RECORDS FOR THE EXERCISE
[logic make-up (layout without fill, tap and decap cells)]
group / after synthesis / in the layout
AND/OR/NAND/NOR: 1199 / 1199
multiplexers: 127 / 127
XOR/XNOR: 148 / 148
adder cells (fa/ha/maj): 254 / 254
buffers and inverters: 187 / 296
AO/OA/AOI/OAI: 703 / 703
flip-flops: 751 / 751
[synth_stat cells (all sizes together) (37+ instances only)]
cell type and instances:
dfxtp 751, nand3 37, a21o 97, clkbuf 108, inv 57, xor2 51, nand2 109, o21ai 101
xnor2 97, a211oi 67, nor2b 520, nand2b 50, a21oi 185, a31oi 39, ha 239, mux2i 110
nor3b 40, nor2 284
This design comes from an exercise in tuning for small area and a short achievable clock period on the open sky130 flow, not from production work.
Function was checked by simulation only, so behaviour that the tests miss may differ from the original.

job 4167:
// DCT
module DCT(clk,rst_n,ena,done,
  data_in0,data_in1,data_in2,data_in3,data_in4,data_in5,data_in6,data_in7,
  data_out0,data_out1,data_out2,data_out3,data_out4,data_out5,data_out6,data_out7);
input clk,rst_n,ena;
input signed [8:0] data_in0,data_in1,data_in2,data_in3,data_in4,data_in5,data_in6,data_in7;
output signed [18:0] data_out0,data_out1,data_out2,data_out3,data_out4,data_out5,data_out6,data_out7;
output done;
reg [2:0] vld;
always @(posedge clk or negedge rst_n)
  if (!rst_n) vld <= 0;
  else vld <= {vld[1:0], ena};
assign done = vld[2];
wire [8:0] x0 = data_in0, x1 = data_in1, x2 = data_in2, x3 = data_in3;
wire [8:0] x4 = data_in4, x5 = data_in5, x6 = data_in6, x7 = data_in7;
wire s1, c2;
dct_ha us1 (.a(x0[0]), .b(x7[0]), .s(s1), .co(c2));
wire s3, c4;
dct_ha us3 (.a(x0[1]), .b(x7[1]), .s(s3), .co(c4));
wire s5, c6;
dct_ha us5 (.a(x0[2]), .b(x7[2]), .s(s5), .co(c6));
wire s7, c8;
dct_ha us7 (.a(x0[3]), .b(x7[3]), .s(s7), .co(c8));
wire s9, c10;
dct_ha us9 (.a(x0[4]), .b(x7[4]), .s(s9), .co(c10));
wire s11, c12;
dct_ha us11 (.a(x0[5]), .b(x7[5]), .s(s11), .co(c12));
wire s13, c14;
dct_ha us13 (.a(x0[6]), .b(x7[6]), .s(s13), .co(c14));
wire s15, c16;
dct_ha us15 (.a(x0[7]), .b(x7[7]), .s(s15), .co(c16));
wire s17, c18;
dct_ha us17 (.a(x0[8]), .b(x7[8]), .s(s17), .co(c18));
wire s19, c20;
dct_ha us19 (.a(x0[8]), .b(x7[8]), .s(s19), .co(c20));
wire p0_g21;
dct_ao up0_g21 (.a(c4), .b(s3), .c(c2), .y(p0_g21));
wire p0_p22;
dct_and up0_p22 (.a(s3), .b(s1), .y(p0_p22));
wire p0_g23;
dct_ao up0_g23 (.a(c8), .b(s7), .c(c6), .y(p0_g23));
wire p0_p24;
  ...
For scale: ~2100 cells after synthesis, about 230 I/O pins, about 25000 sq um of cells after synthesis.
clock: 4.5 ns
lec_check: 0
cap_margin: 20
core_margin: 2
core_utilization: 40
cts_cluster_diameter: 70
cts_cluster_size: 30
setup_slack_margin: 1.75
slew_margin: 20
synth_hierarchical: 1
synth_minimum_keep_size: 0
tns_end_percent: 50
standard.sh (not shown) runs the stock make flow with config.mk's settings and CLKGATE_MAP_FILE= SYNTH_SCRIPT=/design/flow/synth_recipe.tcl, a recipe that flattens the netlist after the stock synthesis.
==> flow/flow/run.sh <==
#!/bin/bash
# The standard layout, with plain buf_1 cells as the input/output port buffers
# (the standard flow picks a larger delay-buffer cell for them).
set -euo pipefail
export BUFFER_PORTS_ARGS="-buffer_cell sky130_fd_sc_hd__buf_1"
bash standard.sh > standard.log 2>&1
Job 4167 reached the end of the flow, and the finished layout is clean on the timing, design-rule and antenna checks.
Setup changes, job 4167 to job 7892
-- flow/config.mk --
<<< job 4167, line 16
export SYNTH_MINIMUM_KEEP_SIZE = 0
export TNS_END_PERCENT = 50
>>> job 7892, line 16
export SYNTH_MINIMUM_KEEP_SIZE = 0
export TNS_END_PERCENT = 30
==> notes.md <==
Job 7892 completed; timing, DRC and antenna clean
Lower minimum clock period after layout was reported by job 7892, not job 4167.
Taking job 4167 as the reference, in job 7892 met1 wire length -320 microns, final design area excluding fillers fell by 160 sq um.
Job 7892 -> job 4167: routed wire length per instance flat
Going from job 4167 to job 7892, met3 wire length went up by 160 microns; wire length went down by 0.49%; worst setup slack went up by 0.0056 ns.
Hold slack: job 4167 vs job 7892 — no meaningful difference
Looking at job 7892 and job 4167, the sequential share of cell area is a wash.
What job 8426 does differently from job 7892 at the input level:
-- flow/config.mk --
<<< job 7892, line 10
export CORE_UTILIZATION = 40
export CTS_CLUSTER_DIAMETER = 70
export CTS_CLUSTER_SIZE = 30
export SETUP_SLACK_MARGIN = 1.75
>>> job 8426, line 10
export CORE_UTILIZATION = 40
export CTS_CLUSTER_DIAMETER = 60
export CTS_CLUSTER_SIZE = 25
export SETUP_SLACK_MARGIN = 1.75
<<< job 7892, line 16
export SYNTH_MINIMUM_KEEP_SIZE = 0
export TNS_END_PERCENT = 30
>>> job 8426, line 16
export SYNTH_MINIMUM_KEEP_SIZE = 0
==> comparison <==
The final layout from job 8426, which completed every stage, passed the timing, design-rule and antenna checks at the end of the flow.
Job 7892 reached the final stage; the timing, design-rule and antenna checks on its layout passed.
Setup slack: job 8426 less than job 7892
Utilization job 7892 -> job 8426: up
Taking job 8426 over job 7892, the number of gates given a new drive strength after cts ratio works out to 1.5.
Job 8426: sequential share of layout area lower than job 7892
Non-clock buffer count in job 8426 is 9.7% higher than in job 7892
Between job 8426 and job 7892, the final routed wirelength across all metal layers does not differ in any meaningful way.
> inputs changed (job 8426 -> job 2120)
-- flow/config.mk --
<<< job 8426, line 10
export CORE_UTILIZATION = 40
export CTS_CLUSTER_DIAMETER = 60
export CTS_CLUSTER_SIZE = 25
export SETUP_SLACK_MARGIN = 1.75
>>> job 2120, line 10
export CORE_UTILIZATION = 40
export CTS_CLUSTER_DIAMETER = 70
export CTS_CLUSTER_SIZE = 30
export SETUP_SLACK_MARGIN = 1.75
<<< job 8426, line 16
export SYNTH_MINIMUM_KEEP_SIZE = 0
>>> job 2120, line 16
export SYNTH_MINIMUM_KEEP_SIZE = 0
export TNS_END_PERCENT = 20
==> notes.md <==
- Comparing job 2120 and job 8426, met3 capacity usage during global routing is higher on job 8426.
- Between job 2120 and job 8426, fraction of standard cell area that is sequential is higher for job 2120, job 8426 comes in under that.
- Summary of job 2120 over job 8426: CTS clock-pin slew for the worst setup and hold paths shows no meaningful change, post-route fraction of the period consumed by the critical path shows a reduction of 0.35 points, via count shows a reduction of 52, average instance area after synthesis shows no meaningful change.
- Job 2120 did not stop at any stage, and its layout met the timing, design-rule and antenna checks.
Modified inputs, job 9297 compared to job 2120
-- flow/config.mk --
<<< job 2120, line 12
export CTS_CLUSTER_SIZE = 30
export SETUP_SLACK_MARGIN = 1.75
export SLEW_MARGIN = 20
>>> job 9297, line 12
export CTS_CLUSTER_SIZE = 30
export SETUP_SLACK_MARGIN = 1.9
export SLEW_MARGIN = 20
<<< job 2120, line 16
export SYNTH_MINIMUM_KEEP_SIZE = 0
export TNS_END_PERCENT = 20
>>> job 9297, line 16
export SYNTH_MINIMUM_KEEP_SIZE = 0
Findings:
No stage failed in job 9297, and the final checks on the layout all came back clean. Changes observed in job 9297 relative to job 2120: met1 layer wirelength in the final routing went up by 0.43%, global-route usage went up by 0.27 points. Lower footprint of the flip-flops and latches goes to job 2120 over job 9297. Job 9297 ended up with a higher non-clock buffer count than job 2120 did.

[port drivers added, routing unchanged]
In the flow no input, the clock included, has a driving cell. The finished layouts below were timed again as built, in two steps.
Step 1, drivers: a clkbuf_16 drives clk and a buf_2 each remaining input, both assumed.
Step 2 times the ports against the registers' clock, not the clock port: input delays grow and output delays shrink by t, the midpoint of the rising clock arrivals with the driver on.
a / b / c = ideal ports / drivers / drivers and shift; a / b = the first two.
run	shift t [ns]	slack for setup (ns)	worst data-port slew with drivers (ns)
job 4167	0.649	1.701 / 1.701 / 1.601	0.12
job 7892	0.653	1.706 / 1.706 / 1.604	0.12
job 8426	0.611	1.686 / 1.686 / 1.572	0.11
job 2120	0.651	1.702 / 1.702 / 1.607	0.12
job 9297	0.669	1.682 / 1.682 / 1.576	0.12
After both steps setup and hold are still met in every run listed. For job 8426, which loses most, drivers alone change the setup slack by 0.000 ns; drivers and shift together by -0.114 ns.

ABOUT THIS EXERCISE
Above are records; repeat only the lines starting at the line with "export TNS_END_PERCENT = 50" and ending at the line with "Job 7892 -> job 4167: routed", exactly as they appear, both included.

OUTPUT
export TNS_END_PERCENT = 50
>>> job 7892, line 16
export SYNTH_MINIMUM_KEEP_SIZE = 0
export TNS_END_PERCENT = 30
==> notes.md <==
Job 7892 completed; timing, DRC and antenna clean
Lower minimum clock period after layout was reported by job 7892, not job 4167.
Taking job 4167 as the reference, in job 7892 met1 wire length -320 microns, final design area excluding fillers fell by 160 sq um.
Job 7892 -> job 4167: routed wire length per instance flat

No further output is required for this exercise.